ESCO1/2 overexpression does not rescue ctf18 ddx11 synthetic lethality
Because the level of acSMC3 was reduced in ctf18-aid ddx11 cells, we addressed whether forced recovery of acSMC3 level by ESCO1/2 overexpression restores the SCC defects and viability of ctf18-aid ddx11 cells. We transfected ESCO2 and ESCO1 expression constructs in ctf18-aid ddx11 cells and assessed their expression levels in independent clones, using as reference points esco2 cells overexpressing ESCO1 at levels that suppressed their cohesion defects (Kawasumi et al. 2017) and ESCO2 knockout. We isolated ctf18-aid ddx11 clones expressing about 20-fold more ESCO1 or ESCO2 compared with WT levels (Supplemental Fig. S3B,C). We verified the high levels of ESCO1 and ESCO2 by western blotting and found that they fully compensated the cohesin acetylation defect observed in ctf18-aid ddx11 cells in whole-cell lysates (Fig. 4G; Supplemental Fig. S3D) but did not rescue the lethality of ctf18 ddx11 cells (Fig. 4H,I).
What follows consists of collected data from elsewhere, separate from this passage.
<file path="design/flow/design.v">
module spi_front (
    input clk,
    input spi_clk_in,
    input rst_n,
    output spi_clk_o,
    output spi_clk_t,
    output spi_mosi_o,
    output spi_mosi_t,
    input spi_miso_i,
    input [31:0] data_mosi,
    output [31:0] data_miso,
    input spi_begin,
    input spi_wide,
    output spi_busy
);
localparam SPI_STATE_IDLE = 0;
localparam SPI_STATE_ACTIVE = 1;
reg spi_state;
reg [4:0] spi_bit_ptr;
reg spi_clk_gate;
reg spi_busy_r;
reg [31:0]spi_tx_data;
reg [31:0]spi_rx_data;
reg [31:0]spi_rx_data_r;
assign spi_busy = spi_busy_r;
reg spi_clk_q;
wire spi_clk_fall = spi_clk_q & ~spi_clk_in;
wire spi_clk_rise = ~spi_clk_q & spi_clk_in;
always @(posedge clk or negedge rst_n) begin
    if(~rst_n) begin
        spi_clk_q <= 1'b0;
    end else begin
        spi_clk_q <= spi_clk_in;
    end
end
assign spi_clk_o = spi_clk_in & spi_clk_gate;
always @(posedge clk or negedge rst_n) begin
    if(~rst_n) begin
        spi_state <= SPI_STATE_IDLE;
        spi_bit_ptr <= 3'b0;
        spi_clk_gate <= 1'b0;
        spi_busy_r <= 1'b0;
        spi_tx_data <= 8'b0;
        spi_rx_data_r <= 32'b0;
    end else if(spi_clk_fall) begin
        case (spi_state)
            SPI_STATE_IDLE:begin
                if(spi_begin)begin
                    spi_state <= SPI_STATE_ACTIVE;
                    spi_bit_ptr <= {{2{spi_wide}},3'h7};
                    spi_clk_gate <= 1'b1;
                    spi_busy_r <= 1'b1;
                    spi_tx_data <= data_mosi;
                end
            end
            SPI_STATE_ACTIVE:begin
                if(~|spi_bit_ptr)begin
                    spi_state <= SPI_STATE_IDLE;
                    spi_bit_ptr <= 3'h0;
                    spi_clk_gate <= 1'b0;
                    spi_busy_r <= 1'b0;
                    spi_rx_data_r <= spi_rx_data;
                end else begin
                    spi_bit_ptr <= spi_bit_ptr - 3'b1;
                end
            end
            default: begin
                spi_state <= SPI_STATE_IDLE;
                spi_bit_ptr <= 3'b0;
                spi_clk_gate <= 1'b0;
                spi_busy_r <= 1'b0; 
            end
        endcase
    end
end
reg spi_mosi_r;
assign spi_mosi_o = spi_mosi_r;
always @(*) begin
    case (spi_bit_ptr)
        5'd1: spi_mosi_r = spi_tx_data[1];
        5'd2: spi_mosi_r = spi_tx_data[2];
        5'd3: spi_mosi_r = spi_tx_data[3];
        5'd4: spi_mosi_r = spi_tx_data[4];
        5'd5: spi_mosi_r = spi_tx_data[5];
        5'd6: spi_mosi_r = spi_tx_data[6];
        5'd7: spi_mosi_r = spi_tx_data[7];
        5'd8: spi_mosi_r = spi_tx_data[8];
        5'd9: spi_mosi_r = spi_tx_data[9];
        5'd10: spi_mosi_r = spi_tx_data[10];
        5'd11: spi_mosi_r = spi_tx_data[11];
        5'd12: spi_mosi_r = spi_tx_data[12];
        5'd13: spi_mosi_r = spi_tx_data[13];
        5'd14: spi_mosi_r = spi_tx_data[14];
        5'd15: spi_mosi_r = spi_tx_data[15];
        5'd16: spi_mosi_r = spi_tx_data[16];
        5'd17: spi_mosi_r = spi_tx_data[17];
        5'd18: spi_mosi_r = spi_tx_data[18];
        5'd19: spi_mosi_r = spi_tx_data[19];
        5'd20: spi_mosi_r = spi_tx_data[20];
        5'd21: spi_mosi_r = spi_tx_data[21];
        5'd22: spi_mosi_r = spi_tx_data[22];
        5'd23: spi_mosi_r = spi_tx_data[23];
        5'd24: spi_mosi_r = spi_tx_data[24];
        5'd25: spi_mosi_r = spi_tx_data[25];
        5'd26: spi_mosi_r = spi_tx_data[26];
        5'd27: spi_mosi_r = spi_tx_data[27];
        5'd28: spi_mosi_r = spi_tx_data[28];
        5'd29: spi_mosi_r = spi_tx_data[29];
        5'd30: spi_mosi_r = spi_tx_data[30];
        5'd31: spi_mosi_r = spi_tx_data[31];
        default: spi_mosi_r = spi_tx_data[0];
    endcase
end
assign data_miso = spi_rx_data_r;
always @(posedge clk or negedge rst_n) begin
    if(~rst_n) begin
        spi_rx_data <= 8'b0;
    end else if(spi_clk_rise && spi_busy_r) begin
        spi_rx_data <= {spi_rx_data[30:0],spi_miso_i};
    end else begin
        spi_rx_data <= spi_rx_data;
    end
end
endmodule
module spi_host #
	(
		parameter C_S_AXIS_TDATA_WIDTH = 32,
		parameter integer C_S_AXI_DATA_WIDTH	= 32,
		parameter integer C_S_AXI_ADDR_WIDTH	= 8,
		parameter integer SPI_CS_WIDTH	= 16
	) (
	input spi_clk_i,
	output spi_clk_o,
	output spi_clk_t,
	input spi_mosi_i,
	output spi_mosi_o,
	output spi_mosi_t,
	input spi_miso_i,
	output spi_miso_o,
	output spi_miso_t,
	input [SPI_CS_WIDTH - 1:0]spi_cs_i,
	output [SPI_CS_WIDTH - 1:0]spi_cs_o,
	output [SPI_CS_WIDTH - 1:0]spi_cs_t,
	input  s_axi_aclk,
	input  s_axi_aresetn,
	input [C_S_AXI_ADDR_WIDTH-1 : 0] s_axi_awaddr,
	input  s_axi_awvalid,
	output  s_axi_awready,
	input [C_S_AXI_DATA_WIDTH-1 : 0] s_axi_wdata,
	input  s_axi_wvalid,
	output  s_axi_wready,
	output [1 : 0] s_axi_bresp,
	output  s_axi_bvalid,
	input  s_axi_bready,
	input [C_S_AXI_ADDR_WIDTH-1 : 0] s_axi_araddr,
	input  s_axi_arvalid,
	output  s_axi_arready,
	output [C_S_AXI_DATA_WIDTH-1 : 0] s_axi_rdata,
	output [1 : 0] s_axi_rresp,
	output  s_axi_rvalid,
	input  s_axi_rready,
	output  s_axis_tready,
	input [C_S_AXIS_TDATA_WIDTH-1 : 0] s_axis_tdata,
	input  s_axis_tlast,
	input  s_axis_tvalid,
	input  m_axis_tready,
	output [C_S_AXIS_TDATA_WIDTH-1 : 0] m_axis_tdata,
	output  m_axis_tlast,
	output  m_axis_tvalid
);
localparam integer OP_STATUS_ADDR = 0;
localparam integer DATA_ACCESS_ADDR = 4;
localparam integer SPI_CS_W1C_ADDR = 8;
localparam integer SPI_CHIP_SEL_ADDR = 12;
localparam integer SPI_CS_W1S_ADDR = 16;
localparam integer SPI_CTL_ADDR = 20;
localparam integer SPI_CLK_SPCL_ADDR = 24;
localparam integer SPI_BURST_CNT_ADDR = 28;
wire rst_n;
assign rst_n = s_axi_aresetn;
reg [C_S_AXI_ADDR_WIDTH-1:0]awaddr_r;
wire aw_success;
assign aw_success = s_axi_awvalid & s_axi_awready;
reg [C_S_AXI_ADDR_WIDTH-1:0]araddr_r;
wire ar_success;
assign ar_success = s_axi_arvalid & s_axi_arready;
wire spi_state_is_idle;
assign spi_state_is_idle = (spi_control_state == AXI_SPI_STATE_IDLE);
always @(posedge s_axi_aclk or negedge rst_n ) begin
	if(~rst_n)begin
		awaddr_r <= 0;
	end else if(spi_state_is_idle && aw_success) begin
		awaddr_r <= s_axi_awaddr;
	end else begin
		awaddr_r <= awaddr_r;
	end
end
always @(posedge s_axi_aclk or negedge rst_n ) begin
	if(~rst_n)begin
		araddr_r <= 0;
	end else if(ar_success) begin
		araddr_r <= s_axi_araddr;
	end else begin
		araddr_r <= araddr_r;
	end
end
wire [C_S_AXI_ADDR_WIDTH-1:0]awaddr_active;
assign awaddr_active = aw_success ? s_axi_awaddr : awaddr_r;
wire [C_S_AXI_ADDR_WIDTH-1:0]araddr_active;
assign araddr_active = ar_success ? s_axi_araddr : araddr_r;
reg [1:0] axi_mm_if_state ;
reg ar_ready;
wire r_valid;
assign r_valid = ~ar_ready;
assign s_axi_arready = ar_ready;
assign s_axi_rvalid = r_valid & spi_state_is_idle;
always @(posedge s_axi_aclk or negedge rst_n) begin
	if(~rst_n)begin
		ar_ready <= 1'b1;
	end else if(s_axi_arready && s_axi_arvalid) begin
		ar_ready <= 1'b0;
	end else if(s_axi_rready && s_axi_rvalid) begin
		ar_ready <= 1'b1;
	end
end
assign s_axi_rresp = 2'b0;
assign s_axi_awready = spi_state_is_idle;
assign s_axi_wready = spi_state_is_idle;
assign w_ready = spi_state_is_idle;
assign s_axi_bresp = 2'b0;
reg b_valid;
assign s_axi_bvalid = b_valid;
assign s_axi_bvalid = b_valid;
always @(posedge s_axi_aclk or negedge rst_n) begin
	if(~rst_n)begin
		b_valid <= 1'b0;
	end else if(s_axi_wready && s_axi_wvalid && ~b_valid) begin
		b_valid <= 1'b1;
	end else if(s_axi_bready && b_valid) begin
		b_valid <= 1'b0;
	end
end
wire w_success;
assign w_success = s_axi_wvalid & s_axi_wready;
wire r_success;
assign r_success = s_axi_rvalid & s_axi_rready;
localparam AXI_SPI_STATE_IDLE = 5;
localparam AXI_SPI_STATE_MM_ARMED = 0;
localparam AXI_SPI_STATE_MM_ACTIVE = 1;
localparam AXI_SPI_STATE_S_ARMED = 2;
localparam AXI_SPI_STATE_S_ACTIVE = 3;
reg [2:0]spi_control_state ;
	wire spi_mode_stream;
reg [31:0]spi_tx_data;
reg [31:0]spi_strm_b_len;
	wire spi_strm_b_len_nz;
	assign spi_strm_b_len_nz = |spi_strm_b_len;
reg spi_front_begin;
	wire spi_front_wide;
	assign spi_front_wide = spi_control_state[1];
	wire spi_front_busy;
reg s_axis_tready_r;
reg s_axis_tlast_r;
reg m_axis_tvalid_r;
reg m_axis_tlast_r;
assign s_axis_tready = s_axis_tready_r;
assign m_axis_tvalid = m_axis_tvalid_r;
assign m_axis_tlast = m_axis_tlast_r;
always @(posedge s_axi_aclk or negedge rst_n) begin
	if(~rst_n)begin
		s_axis_tlast_r <= 1'b0;
	end else if (s_axis_tvalid && s_axis_tready) begin
		s_axis_tlast_r <= s_axis_tlast;
	end
end
always @(posedge s_axi_aclk or negedge rst_n) begin
	if(~rst_n)begin
		spi_control_state <= AXI_SPI_STATE_IDLE;
		spi_tx_data <= 32'h0;
		spi_strm_b_len <= 32'h0;
		spi_front_begin <= 1'b0;
		s_axis_tready_r <= 1'b0;
		m_axis_tvalid_r <= 1'b0;
		m_axis_tlast_r <= 1'b0;
	end else begin
		case (spi_control_state)
			AXI_SPI_STATE_IDLE : begin
				if (w_success && awaddr_active == DATA_ACCESS_ADDR) begin
					spi_control_state <= AXI_SPI_STATE_MM_ARMED;
					spi_tx_data <= s_axi_wdata;
					spi_front_begin <= 1'b1;
				end else if (w_success && awaddr_active == SPI_BURST_CNT_ADDR) begin
					spi_control_state <= AXI_SPI_STATE_S_ARMED;
					spi_strm_b_len <= s_axi_wdata;
					spi_front_begin <= spi_strm_s2mm;
					s_axis_tready_r <= 1'b1;
					m_axis_tvalid_r <= 1'b0;
					m_axis_tlast_r <= 1'b0;
				end else begin
					if(s_axis_tvalid & s_axis_tready) begin
						s_axis_tready_r <= 1'b0;
					end
					if(m_axis_tvalid & m_axis_tready)begin
						m_axis_tvalid_r <= 1'b0; 
						m_axis_tlast_r <= 1'b0;
					end
				end
			end
			AXI_SPI_STATE_MM_ARMED : begin
				if (spi_front_busy) begin
					spi_control_state <= AXI_SPI_STATE_MM_ACTIVE;
					spi_front_begin <= 1'b0;
				end
			end
			AXI_SPI_STATE_MM_ACTIVE : begin
				if (~spi_front_busy) begin
					spi_control_state <= AXI_SPI_STATE_IDLE;
				end
			end
			AXI_SPI_STATE_S_ARMED : begin
				if (spi_front_busy) begin
					spi_control_state <= AXI_SPI_STATE_S_ACTIVE;
					spi_strm_b_len <= spi_strm_b_len - 32'b1;
					spi_front_begin <= 1'b0;
				end else if(s_axis_tvalid & s_axis_tready) begin
					spi_front_begin <= 1'b1;
					spi_tx_data <= stream_word_odrered;
					s_axis_tready_r <= 1'b0;
					m_axis_tvalid_r <= 1'b0;
				end else if(m_axis_tvalid & m_axis_tready)begin
					spi_front_begin <= 1'b1;
					s_axis_tready_r <= 1'b0;
					m_axis_tvalid_r <= 1'b0;
				end
			end
			AXI_SPI_STATE_S_ACTIVE : begin
				if (~spi_front_busy && spi_strm_b_len_nz) begin
					if(s_axis_tlast_r && ~spi_strm_s2mm) begin
						spi_control_state <= AXI_SPI_STATE_IDLE;
						spi_strm_b_len <= 32'h0;
						s_axis_tready_r <= 1'b1;
						m_axis_tvalid_r <= spi_strm_s2mm;
						m_axis_tlast_r <= spi_strm_s2mm;
					end else begin
						spi_control_state <= AXI_SPI_STATE_S_ARMED;
						s_axis_tready_r <= 1'b1;
						m_axis_tvalid_r <= spi_strm_s2mm;
					end
				end else if (~spi_front_busy && ~spi_strm_b_len_nz) begin
					spi_control_state <= AXI_SPI_STATE_IDLE;
					spi_strm_b_len <= 32'h0;
					s_axis_tready_r <= 1'b1;
					m_axis_tvalid_r <= spi_strm_s2mm;
					m_axis_tlast_r <= spi_strm_s2mm;
				end
			end 
			default: begin
				spi_control_state <= AXI_SPI_STATE_IDLE;
				spi_tx_data <= 32'h0;
				spi_strm_b_len <= 32'h0;
				spi_front_begin <= 1'b0;
				s_axis_tready_r <= 1'b0;
				m_axis_tvalid_r <= 1'b0;
				m_axis_tlast_r <= 1'b0;
			end
		endcase
	end
end
reg [15:0]spi_ctl_reg;
	always @(posedge s_axi_aclk or negedge rst_n) begin
		if(~rst_n)begin
			spi_ctl_reg <= 0;
		end else if(w_success && awaddr_active == SPI_CTL_ADDR && spi_state_is_idle)begin
			spi_ctl_reg <= s_axi_wdata[15:0];
		end else begin
			spi_ctl_reg <= spi_ctl_reg;
		end
	end
wire spi_strm_s2mm;
assign spi_strm_s2mm = spi_ctl_reg[15];
wire [4:0]stream_byte_order;
assign stream_byte_order = spi_ctl_reg[4:0];
localparam STREAM_BYTE_ORDER_0123 = 5'd0;
localparam STREAM_BYTE_ORDER_0132 = 5'd1;
localparam STREAM_BYTE_ORDER_0213 = 5'd2;
localparam STREAM_BYTE_ORDER_0231 = 5'd3;
localparam STREAM_BYTE_ORDER_0312 = 5'd4;
localparam STREAM_BYTE_ORDER_0321 = 5'd5;
localparam STREAM_BYTE_ORDER_1023 = 5'd6;
localparam STREAM_BYTE_ORDER_1032 = 5'd7;
localparam STREAM_BYTE_ORDER_1203 = 5'd8;
localparam STREAM_BYTE_ORDER_1230 = 5'd9;
localparam STREAM_BYTE_ORDER_1302 = 5'd10;
localparam STREAM_BYTE_ORDER_1320 = 5'd11;
localparam STREAM_BYTE_ORDER_2013 = 5'd12;
localparam STREAM_BYTE_ORDER_2031 = 5'd13;
localparam STREAM_BYTE_ORDER_2103 = 5'd14;
localparam STREAM_BYTE_ORDER_2130 = 5'd15;
localparam STREAM_BYTE_ORDER_2301 = 5'd16;
localparam STREAM_BYTE_ORDER_2310 = 5'd17;
localparam STREAM_BYTE_ORDER_3012 = 5'd18;
localparam STREAM_BYTE_ORDER_3021 = 5'd19;
localparam STREAM_BYTE_ORDER_3102 = 5'd20;
localparam STREAM_BYTE_ORDER_3120 = 5'd21;
localparam STREAM_BYTE_ORDER_3201 = 5'd22;
localparam STREAM_BYTE_ORDER_3210 = 5'd23;
reg [31:0] stream_word_odrered;
always @ (*)begin
	case (stream_byte_order)
		STREAM_BYTE_ORDER_0123 : stream_word_odrered = {s_axis_tdata[7:0], s_axis_tdata[15:8], s_axis_tdata[23:16], s_axis_tdata[31:24]};
		STREAM_BYTE_ORDER_0132 : stream_word_odrered = {s_axis_tdata[7:0], s_axis_tdata[15:8], s_axis_tdata[31:24], s_axis_tdata[23:16]};
		STREAM_BYTE_ORDER_0213 : stream_word_odrered = {s_axis_tdata[7:0], s_axis_tdata[23:16], s_axis_tdata[15:8], s_axis_tdata[31:24]};
		STREAM_BYTE_ORDER_0231 : stream_word_odrered = {s_axis_tdata[7:0], s_axis_tdata[23:16], s_axis_tdata[31:24], s_axis_tdata[15:8]};
		STREAM_BYTE_ORDER_0312 : stream_word_odrered = {s_axis_tdata[7:0], s_axis_tdata[31:24], s_axis_tdata[15:8], s_axis_tdata[23:16]};
		STREAM_BYTE_ORDER_0321 : stream_word_odrered = {s_axis_tdata[7:0], s_axis_tdata[31:24], s_axis_tdata[23:16], s_axis_tdata[15:8]};
		STREAM_BYTE_ORDER_1023 : stream_word_odrered = {s_axis_tdata[15:8], s_axis_tdata[7:0], s_axis_tdata[23:16], s_axis_tdata[31:24]};
		STREAM_BYTE_ORDER_1032 : stream_word_odrered = {s_axis_tdata[15:8], s_axis_tdata[7:0], s_axis_tdata[31:24], s_axis_tdata[23:16]};
		STREAM_BYTE_ORDER_1203 : stream_word_odrered = {s_axis_tdata[15:8], s_axis_tdata[23:16], s_axis_tdata[7:0], s_axis_tdata[31:24]};
		STREAM_BYTE_ORDER_1230 : stream_word_odrered = {s_axis_tdata[15:8], s_axis_tdata[23:16], s_axis_tdata[31:24], s_axis_tdata[7:0]};
		STREAM_BYTE_ORDER_1302 : stream_word_odrered = {s_axis_tdata[15:8], s_axis_tdata[31:24], s_axis_tdata[7:0], s_axis_tdata[23:16]};
		STREAM_BYTE_ORDER_1320 : stream_word_odrered = {s_axis_tdata[15:8], s_axis_tdata[31:24], s_axis_tdata[23:16], s_axis_tdata[7:0]};
		STREAM_BYTE_ORDER_2013 : stream_word_odrered = {s_axis_tdata[23:16], s_axis_tdata[7:0], s_axis_tdata[15:8], s_axis_tdata[31:24]};
		STREAM_BYTE_ORDER_2031 : stream_word_odrered = {s_axis_tdata[23:16], s_axis_tdata[7:0], s_axis_tdata[31:24], s_axis_tdata[15:8]};
		STREAM_BYTE_ORDER_2103 : stream_word_odrered = {s_axis_tdata[23:16], s_axis_tdata[15:8], s_axis_tdata[7:0], s_axis_tdata[31:24]};
		STREAM_BYTE_ORDER_2130 : stream_word_odrered = {s_axis_tdata[23:16], s_axis_tdata[15:8], s_axis_tdata[31:24], s_axis_tdata[7:0]};
		STREAM_BYTE_ORDER_2301 : stream_word_odrered = {s_axis_tdata[23:16], s_axis_tdata[31:24], s_axis_tdata[7:0], s_axis_tdata[15:8]};
		STREAM_BYTE_ORDER_2310 : stream_word_odrered = {s_axis_tdata[23:16], s_axis_tdata[31:24], s_axis_tdata[15:8], s_axis_tdata[7:0]};
		STREAM_BYTE_ORDER_3012 : stream_word_odrered = {s_axis_tdata[31:24], s_axis_tdata[7:0], s_axis_tdata[15:8], s_axis_tdata[23:16]};
		STREAM_BYTE_ORDER_3021 : stream_word_odrered = {s_axis_tdata[31:24], s_axis_tdata[7:0], s_axis_tdata[23:16], s_axis_tdata[15:8]};
		STREAM_BYTE_ORDER_3102 : stream_word_odrered = {s_axis_tdata[31:24], s_axis_tdata[15:8], s_axis_tdata[7:0], s_axis_tdata[23:16]};
		STREAM_BYTE_ORDER_3120 : stream_word_odrered = {s_axis_tdata[31:24], s_axis_tdata[15:8], s_axis_tdata[23:16], s_axis_tdata[7:0]};
		STREAM_BYTE_ORDER_3201 : stream_word_odrered = {s_axis_tdata[31:24], s_axis_tdata[23:16], s_axis_tdata[7:0], s_axis_tdata[15:8]};
		STREAM_BYTE_ORDER_3210 : stream_word_odrered = {s_axis_tdata[31:24], s_axis_tdata[23:16], s_axis_tdata[15:8], s_axis_tdata[7:0]};
		default: stream_word_odrered = {s_axis_tdata[7:0], s_axis_tdata[15:8], s_axis_tdata[23:16], s_axis_tdata[31:24]};
	endcase
end
	reg [15:0]spi_clk_pscl;
	reg [3:0]spi_clk_pscl_sel;
	reg spi_clk_gen;
	always @(posedge s_axi_aclk or negedge rst_n) begin
		if(~rst_n)begin
			spi_clk_pscl_sel <= 1;
		end else if(w_success && awaddr_active == SPI_CLK_SPCL_ADDR && spi_state_is_idle)begin
			spi_clk_pscl_sel <= s_axi_wdata[3:0];
		end else begin
			spi_clk_pscl_sel <= spi_clk_pscl_sel;
		end
	end
	always @(*)begin
		case(spi_clk_pscl_sel)
		4'h0: spi_clk_gen = 1'b0;
		4'h1: spi_clk_gen = spi_clk_pscl[0];
		4'h2: spi_clk_gen = spi_clk_pscl[1];
		4'h3: spi_clk_gen = spi_clk_pscl[2];
		4'h4: spi_clk_gen = spi_clk_pscl[3];
		4'h5: spi_clk_gen = spi_clk_pscl[4];
		4'h6: spi_clk_gen = spi_clk_pscl[5];
		4'h7: spi_clk_gen = spi_clk_pscl[6];
		4'h8: spi_clk_gen = spi_clk_pscl[7];
		4'h9: spi_clk_gen = spi_clk_pscl[8];
		4'hA: spi_clk_gen = spi_clk_pscl[9];
		4'hB: spi_clk_gen = spi_clk_pscl[10];
		4'hC: spi_clk_gen = spi_clk_pscl[11];
		4'hD: spi_clk_gen = spi_clk_pscl[12];
		4'hE: spi_clk_gen = spi_clk_pscl[13];
		4'hF: spi_clk_gen = spi_clk_pscl[14];
		default: spi_clk_gen = spi_clk_pscl[15];
		endcase
	end
	always @(posedge s_axi_aclk or negedge rst_n) begin
		if(~rst_n)begin
			spi_clk_pscl <= 16'b0;
		end else begin
			spi_clk_pscl <= spi_clk_pscl + 1;
		end
	end
	reg [SPI_CS_WIDTH-1:0]chip_sel_r;
	always @(posedge s_axi_aclk or negedge rst_n) begin
		if(~rst_n)begin
			chip_sel_r <= 16'hFFFF;
		end else if(w_success && awaddr_active == SPI_CHIP_SEL_ADDR && spi_state_is_idle)begin
			chip_sel_r <= s_axi_wdata[SPI_CS_WIDTH-1:0];
		end else if(w_success && awaddr_active == SPI_CS_W1C_ADDR && spi_state_is_idle)begin
			chip_sel_r <= chip_sel_r & ~s_axi_wdata[SPI_CS_WIDTH-1:0];
		end else if(w_success && awaddr_active == SPI_CS_W1S_ADDR && spi_state_is_idle)begin
			chip_sel_r <= chip_sel_r | s_axi_wdata[SPI_CS_WIDTH-1:0];
		end else begin
			chip_sel_r <= chip_sel_r;
		end
	end
	assign spi_cs_o = chip_sel_r;
wire [31:0]spi_front_tx_data;
assign spi_front_tx_data = spi_tx_data | {32{spi_strm_s2mm}};
wire [31:0]spi_front_rx_data;
assign m_axis_tdata = {spi_front_rx_data[7:0],spi_front_rx_data[15:8],spi_front_rx_data[23:16],spi_front_rx_data[31:24]};
spi_front front(
    .clk(s_axi_aclk),
    .spi_clk_in(spi_clk_gen),
    .rst_n(rst_n),
    .spi_clk_o(spi_clk_o),
    .spi_mosi_o(spi_mosi_o),
    .spi_miso_i(spi_miso_i),
    .data_mosi(spi_front_tx_data),
    .data_miso(spi_front_rx_data),
    .spi_begin(spi_front_begin),
    .spi_wide(spi_front_wide),
    .spi_busy(spi_front_busy)
);
assign spi_clk_t = 1'b0; 
assign spi_mosi_t = 1'b0; 
assign spi_miso_t = 1'b1; 
assign spi_miso_o = 1'b1; 
assign spi_cs_t = 16'b0; 
reg [C_S_AXI_DATA_WIDTH-1:0]s_axi_rdata_r;
assign s_axi_rdata = s_axi_rdata_r;
	always @(*) begin
		case (araddr_active)
			DATA_ACCESS_ADDR : s_axi_rdata_r = spi_front_rx_data ; 	 
			SPI_CHIP_SEL_ADDR : s_axi_rdata_r = {16'h0,chip_sel_r} ;		 
			OP_STATUS_ADDR : s_axi_rdata_r = {31'h000,spi_front_busy} ;	 
			SPI_CLK_SPCL_ADDR : s_axi_rdata_r = {20'h000,spi_clk_pscl_sel};  
			SPI_CTL_ADDR : s_axi_rdata_r = {16'h000,spi_ctl_reg};  
			default: s_axi_rdata_r = 32'h67676767;
		endcase
	end
endmodule
</file>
We further attempted to analyze whether in DDX11 KO cells ESCO1/2-mediated acetylation of cohesin at conserved lysine residues K105 and K106 accounts for the observed lethality with ctf18. To this end, we established DDX11 knockout in smc3-aid cells (Kawasumi et al. 2017) and expressed the SMC3 WT or the SMC3-AA variant containing the HA tag (Supplemental Fig. S3E). Upon auxin addition, ddx11 smc3-aid cells expressing SMC3 variants degrade endogenous SMC3-AID and rely on exogenously introduced SMC3 and SMC3-AA variants, expressed at similar levels (Supplemental Fig. S3E). Both SMC3 variants allowed proliferation of ddx11 smc3-aid cells, with only mild impairment observed upon expression of the smc3-AA variant (Supplemental Fig. S3F). We note that previous biochemical work suggested that all SMC3 variants with mutations in the acetylation sites, including SMC3-AA, may function as bypass mutants (Nishiyama et al. 2010). Although we cannot exclude the possibility that SMC3-AA is an acetylation bypass mutant, collectively, the results suggest that the CTF18 function required for proliferation in the absence of DDX11 may not be simply linked to defective cohesin acetylation.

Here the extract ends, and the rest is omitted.